§ **Task instructions**
Please restate the data word for word, in full.

Items listed in a dataset
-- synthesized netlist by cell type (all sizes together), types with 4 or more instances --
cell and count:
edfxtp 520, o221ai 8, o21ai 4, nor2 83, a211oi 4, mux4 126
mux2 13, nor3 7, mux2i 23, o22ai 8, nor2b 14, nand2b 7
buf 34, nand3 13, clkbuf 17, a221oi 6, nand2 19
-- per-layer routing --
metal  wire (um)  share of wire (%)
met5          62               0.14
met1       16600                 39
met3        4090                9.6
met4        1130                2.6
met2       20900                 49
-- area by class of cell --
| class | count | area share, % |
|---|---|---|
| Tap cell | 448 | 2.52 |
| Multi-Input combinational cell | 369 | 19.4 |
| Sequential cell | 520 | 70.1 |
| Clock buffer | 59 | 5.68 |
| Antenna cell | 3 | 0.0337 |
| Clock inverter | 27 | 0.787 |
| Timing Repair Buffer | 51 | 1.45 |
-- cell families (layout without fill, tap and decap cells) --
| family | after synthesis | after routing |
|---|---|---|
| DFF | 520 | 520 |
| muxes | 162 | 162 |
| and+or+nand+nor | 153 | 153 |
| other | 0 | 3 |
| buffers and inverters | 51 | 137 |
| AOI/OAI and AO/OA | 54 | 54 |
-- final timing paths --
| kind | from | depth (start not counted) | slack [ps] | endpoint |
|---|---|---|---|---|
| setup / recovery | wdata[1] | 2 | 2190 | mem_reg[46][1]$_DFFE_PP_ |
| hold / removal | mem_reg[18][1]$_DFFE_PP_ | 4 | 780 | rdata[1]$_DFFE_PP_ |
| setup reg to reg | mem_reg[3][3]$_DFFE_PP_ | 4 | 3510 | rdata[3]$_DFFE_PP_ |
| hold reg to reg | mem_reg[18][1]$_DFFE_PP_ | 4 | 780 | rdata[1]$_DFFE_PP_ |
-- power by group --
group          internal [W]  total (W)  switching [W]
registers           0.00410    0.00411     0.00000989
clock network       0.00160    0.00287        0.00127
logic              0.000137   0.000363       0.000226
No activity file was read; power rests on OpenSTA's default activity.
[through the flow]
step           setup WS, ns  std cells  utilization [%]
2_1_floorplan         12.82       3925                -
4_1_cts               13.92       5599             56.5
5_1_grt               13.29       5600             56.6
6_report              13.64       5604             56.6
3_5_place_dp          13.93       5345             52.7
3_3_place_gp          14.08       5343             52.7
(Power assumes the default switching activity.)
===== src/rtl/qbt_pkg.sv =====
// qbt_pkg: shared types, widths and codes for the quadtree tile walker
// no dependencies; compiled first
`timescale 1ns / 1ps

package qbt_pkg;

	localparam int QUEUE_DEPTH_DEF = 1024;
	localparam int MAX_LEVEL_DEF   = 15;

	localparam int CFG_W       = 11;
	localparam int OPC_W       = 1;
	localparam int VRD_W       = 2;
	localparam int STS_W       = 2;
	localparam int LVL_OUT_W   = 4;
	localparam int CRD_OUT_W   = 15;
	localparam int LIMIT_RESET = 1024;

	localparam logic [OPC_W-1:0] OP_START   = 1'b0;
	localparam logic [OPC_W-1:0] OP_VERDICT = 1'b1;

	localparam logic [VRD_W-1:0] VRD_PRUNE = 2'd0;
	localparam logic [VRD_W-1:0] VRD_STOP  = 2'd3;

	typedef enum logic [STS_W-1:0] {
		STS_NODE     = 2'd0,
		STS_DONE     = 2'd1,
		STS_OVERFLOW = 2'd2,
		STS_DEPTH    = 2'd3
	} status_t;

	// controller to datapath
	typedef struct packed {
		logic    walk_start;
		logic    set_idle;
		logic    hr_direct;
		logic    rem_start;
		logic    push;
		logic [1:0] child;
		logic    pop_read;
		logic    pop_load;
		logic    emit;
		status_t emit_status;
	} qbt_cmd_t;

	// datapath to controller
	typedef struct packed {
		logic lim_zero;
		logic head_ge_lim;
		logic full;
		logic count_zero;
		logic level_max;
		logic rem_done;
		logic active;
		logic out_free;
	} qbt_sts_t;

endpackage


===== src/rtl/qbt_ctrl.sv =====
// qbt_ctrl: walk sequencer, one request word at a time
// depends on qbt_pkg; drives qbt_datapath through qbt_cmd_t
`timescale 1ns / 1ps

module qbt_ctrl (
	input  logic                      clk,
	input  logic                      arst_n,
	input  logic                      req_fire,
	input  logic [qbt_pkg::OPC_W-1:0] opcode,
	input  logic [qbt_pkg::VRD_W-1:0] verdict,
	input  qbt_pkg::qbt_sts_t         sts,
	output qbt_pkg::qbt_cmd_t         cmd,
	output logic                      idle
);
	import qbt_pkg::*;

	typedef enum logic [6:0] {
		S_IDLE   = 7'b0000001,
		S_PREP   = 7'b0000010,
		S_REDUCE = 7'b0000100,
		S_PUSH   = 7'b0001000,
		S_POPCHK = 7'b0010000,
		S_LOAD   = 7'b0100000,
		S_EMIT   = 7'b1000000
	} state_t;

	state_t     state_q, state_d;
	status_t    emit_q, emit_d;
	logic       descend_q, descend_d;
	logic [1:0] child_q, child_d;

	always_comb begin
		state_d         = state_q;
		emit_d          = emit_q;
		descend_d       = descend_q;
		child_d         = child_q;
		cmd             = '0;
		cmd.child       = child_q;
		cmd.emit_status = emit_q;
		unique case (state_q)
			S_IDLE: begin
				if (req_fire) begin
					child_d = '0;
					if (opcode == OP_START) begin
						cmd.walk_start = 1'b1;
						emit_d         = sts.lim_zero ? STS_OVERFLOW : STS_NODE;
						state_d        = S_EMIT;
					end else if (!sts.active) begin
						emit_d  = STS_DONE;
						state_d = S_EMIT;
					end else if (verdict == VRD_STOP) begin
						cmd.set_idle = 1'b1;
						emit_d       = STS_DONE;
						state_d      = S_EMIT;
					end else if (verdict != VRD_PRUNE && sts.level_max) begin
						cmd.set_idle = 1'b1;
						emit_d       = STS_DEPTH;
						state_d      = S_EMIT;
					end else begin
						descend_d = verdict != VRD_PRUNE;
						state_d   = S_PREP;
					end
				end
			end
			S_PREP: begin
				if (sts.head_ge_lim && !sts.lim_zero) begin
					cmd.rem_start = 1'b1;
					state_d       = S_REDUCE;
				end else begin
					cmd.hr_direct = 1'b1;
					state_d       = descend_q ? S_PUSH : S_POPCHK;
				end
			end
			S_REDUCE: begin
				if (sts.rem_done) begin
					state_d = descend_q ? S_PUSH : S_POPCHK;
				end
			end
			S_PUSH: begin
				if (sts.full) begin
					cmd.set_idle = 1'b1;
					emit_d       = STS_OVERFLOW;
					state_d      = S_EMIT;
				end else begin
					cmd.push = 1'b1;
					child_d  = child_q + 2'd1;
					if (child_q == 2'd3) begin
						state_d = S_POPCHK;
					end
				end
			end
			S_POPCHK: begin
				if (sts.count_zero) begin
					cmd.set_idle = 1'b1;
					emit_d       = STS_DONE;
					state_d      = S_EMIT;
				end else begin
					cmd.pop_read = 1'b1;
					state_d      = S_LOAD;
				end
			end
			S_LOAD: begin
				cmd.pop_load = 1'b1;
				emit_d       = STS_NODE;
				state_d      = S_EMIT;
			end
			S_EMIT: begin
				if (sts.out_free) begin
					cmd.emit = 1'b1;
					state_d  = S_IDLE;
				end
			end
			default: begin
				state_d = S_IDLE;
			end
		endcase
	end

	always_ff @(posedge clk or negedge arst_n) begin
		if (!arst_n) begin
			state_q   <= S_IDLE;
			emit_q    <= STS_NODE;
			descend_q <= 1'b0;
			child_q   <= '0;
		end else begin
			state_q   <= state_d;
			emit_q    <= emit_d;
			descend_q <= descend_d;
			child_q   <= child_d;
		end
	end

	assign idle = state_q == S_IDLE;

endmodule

§ **Finished task**
-- synthesized netlist by cell type (all sizes together), types with 4 or more instances --
cell and count:
edfxtp 520, o221ai 8, o21ai 4, nor2 83, a211oi 4, mux4 126
mux2 13, nor3 7, mux2i 23, o22ai 8, nor2b 14, nand2b 7
buf 34, nand3 13, clkbuf 17, a221oi 6, nand2 19
-- per-layer routing --
metal  wire (um)  share of wire (%)
met5          62               0.14
met1       16600                 39
met3        4090                9.6
met4        1130                2.6
met2       20900                 49
-- area by class of cell --
| class | count | area share, % |
|---|---|---|
| Tap cell | 448 | 2.52 |
| Multi-Input combinational cell | 369 | 19.4 |
| Sequential cell | 520 | 70.1 |
| Clock buffer | 59 | 5.68 |
| Antenna cell | 3 | 0.0337 |
| Clock inverter | 27 | 0.787 |
| Timing Repair Buffer | 51 | 1.45 |
-- cell families (layout without fill, tap and decap cells) --
| family | after synthesis | after routing |
|---|---|---|
| DFF | 520 | 520 |
| muxes | 162 | 162 |
| and+or+nand+nor | 153 | 153 |
| other | 0 | 3 |
| buffers and inverters | 51 | 137 |
| AOI/OAI and AO/OA | 54 | 54 |
-- final timing paths --
| kind | from | depth (start not counted) | slack [ps] | endpoint |
|---|---|---|---|---|
| setup / recovery | wdata[1] | 2 | 2190 | mem_reg[46][1]$_DFFE_PP_ |
| hold / removal | mem_reg[18][1]$_DFFE_PP_ | 4 | 780 | rdata[1]$_DFFE_PP_ |
| setup reg to reg | mem_reg[3][3]$_DFFE_PP_ | 4 | 3510 | rdata[3]$_DFFE_PP_ |
| hold reg to reg | mem_reg[18][1]$_DFFE_PP_ | 4 | 780 | rdata[1]$_DFFE_PP_ |
-- power by group --
group          internal [W]  total (W)  switching [W]
registers           0.00410    0.00411     0.00000989
clock network       0.00160    0.00287        0.00127
logic              0.000137   0.000363       0.000226
No activity file was read; power rests on OpenSTA's default activity.
[through the flow]
step           setup WS, ns  std cells  utilization [%]
2_1_floorplan         12.82       3925                -
4_1_cts               13.92       5599             56.5
5_1_grt               13.29       5600             56.6
6_report              13.64       5604             56.6
3_5_place_dp          13.93       5345             52.7
3_3_place_gp          14.08       5343             52.7
(Power assumes the default switching activity.)
===== src/rtl/qbt_pkg.sv =====
// qbt_pkg: shared types, widths and codes for the quadtree tile walker
// no dependencies; compiled first
`timescale 1ns / 1ps

package qbt_pkg;

	localparam int QUEUE_DEPTH_DEF = 1024;
	localparam int MAX_LEVEL_DEF   = 15;

	localparam int CFG_W       = 11;
	localparam int OPC_W       = 1;
	localparam int VRD_W       = 2;
	localparam int STS_W       = 2;
	localparam int LVL_OUT_W   = 4;
	localparam int CRD_OUT_W   = 15;
	localparam int LIMIT_RESET = 1024;

	localparam logic [OPC_W-1:0] OP_START   = 1'b0;
	localparam logic [OPC_W-1:0] OP_VERDICT = 1'b1;

	localparam logic [VRD_W-1:0] VRD_PRUNE = 2'd0;
	localparam logic [VRD_W-1:0] VRD_STOP  = 2'd3;

	typedef enum logic [STS_W-1:0] {
		STS_NODE     = 2'd0,
		STS_DONE     = 2'd1,
		STS_OVERFLOW = 2'd2,
		STS_DEPTH    = 2'd3
	} status_t;

	// controller to datapath
	typedef struct packed {
		logic    walk_start;
		logic    set_idle;
		logic    hr_direct;
		logic    rem_start;
		logic    push;
		logic [1:0] child;
		logic    pop_read;
		logic    pop_load;
		logic    emit;
		status_t emit_status;
	} qbt_cmd_t;

	// datapath to controller
	typedef struct packed {
		logic lim_zero;
		logic head_ge_lim;
		logic full;
		logic count_zero;
		logic level_max;
		logic rem_done;
		logic active;
		logic out_free;
	} qbt_sts_t;

endpackage


===== src/rtl/qbt_ctrl.sv =====
// qbt_ctrl: walk sequencer, one request word at a time
// depends on qbt_pkg; drives qbt_datapath through qbt_cmd_t
`timescale 1ns / 1ps

module qbt_ctrl (
	input  logic                      clk,
	input  logic                      arst_n,
	input  logic                      req_fire,
	input  logic [qbt_pkg::OPC_W-1:0] opcode,
	input  logic [qbt_pkg::VRD_W-1:0] verdict,
	input  qbt_pkg::qbt_sts_t         sts,
	output qbt_pkg::qbt_cmd_t         cmd,
	output logic                      idle
);
	import qbt_pkg::*;

	typedef enum logic [6:0] {
		S_IDLE   = 7'b0000001,
		S_PREP   = 7'b0000010,
		S_REDUCE = 7'b0000100,
		S_PUSH   = 7'b0001000,
		S_POPCHK = 7'b0010000,
		S_LOAD   = 7'b0100000,
		S_EMIT   = 7'b1000000
	} state_t;

	state_t     state_q, state_d;
	status_t    emit_q, emit_d;
	logic       descend_q, descend_d;
	logic [1:0] child_q, child_d;

	always_comb begin
		state_d         = state_q;
		emit_d          = emit_q;
		descend_d       = descend_q;
		child_d         = child_q;
		cmd             = '0;
		cmd.child       = child_q;
		cmd.emit_status = emit_q;
		unique case (state_q)
			S_IDLE: begin
				if (req_fire) begin
					child_d = '0;
					if (opcode == OP_START) begin
						cmd.walk_start = 1'b1;
						emit_d         = sts.lim_zero ? STS_OVERFLOW : STS_NODE;
						state_d        = S_EMIT;
					end else if (!sts.active) begin
						emit_d  = STS_DONE;
						state_d = S_EMIT;
					end else if (verdict == VRD_STOP) begin
						cmd.set_idle = 1'b1;
						emit_d       = STS_DONE;
						state_d      = S_EMIT;
					end else if (verdict != VRD_PRUNE && sts.level_max) begin
						cmd.set_idle = 1'b1;
						emit_d       = STS_DEPTH;
						state_d      = S_EMIT;
					end else begin
						descend_d = verdict != VRD_PRUNE;
						state_d   = S_PREP;
					end
				end
			end
			S_PREP: begin
				if (sts.head_ge_lim && !sts.lim_zero) begin
					cmd.rem_start = 1'b1;
					state_d       = S_REDUCE;
				end else begin
					cmd.hr_direct = 1'b1;
					state_d       = descend_q ? S_PUSH : S_POPCHK;
				end
			end
			S_REDUCE: begin
				if (sts.rem_done) begin
					state_d = descend_q ? S_PUSH : S_POPCHK;
				end
			end
			S_PUSH: begin
				if (sts.full) begin
					cmd.set_idle = 1'b1;
					emit_d       = STS_OVERFLOW;
					state_d      = S_EMIT;
				end else begin
					cmd.push = 1'b1;
					child_d  = child_q + 2'd1;
					if (child_q == 2'd3) begin
						state_d = S_POPCHK;
					end
				end
			end
			S_POPCHK: begin
				if (sts.count_zero) begin
					cmd.set_idle = 1'b1;
					emit_d       = STS_DONE;
					state_d      = S_EMIT;
				end else begin
					cmd.pop_read = 1'b1;
					state_d      = S_LOAD;
				end
			end
			S_LOAD: begin
				cmd.pop_load = 1'b1;
				emit_d       = STS_NODE;
				state_d      = S_EMIT;
			end
			S_EMIT: begin
				if (sts.out_free) begin
					cmd.emit = 1'b1;
					state_d  = S_IDLE;
				end
			end
			default: begin
				state_d = S_IDLE;
			end
		endcase
	end

	always_ff @(posedge clk or negedge arst_n) begin
		if (!arst_n) begin
			state_q   <= S_IDLE;
			emit_q    <= STS_NODE;
			descend_q <= 1'b0;
			child_q   <= '0;
		end else begin
			state_q   <= state_d;
			emit_q    <= emit_d;
			descend_q <= descend_d;
			child_q   <= child_d;
		end
	end

	assign idle = state_q == S_IDLE;

endmodule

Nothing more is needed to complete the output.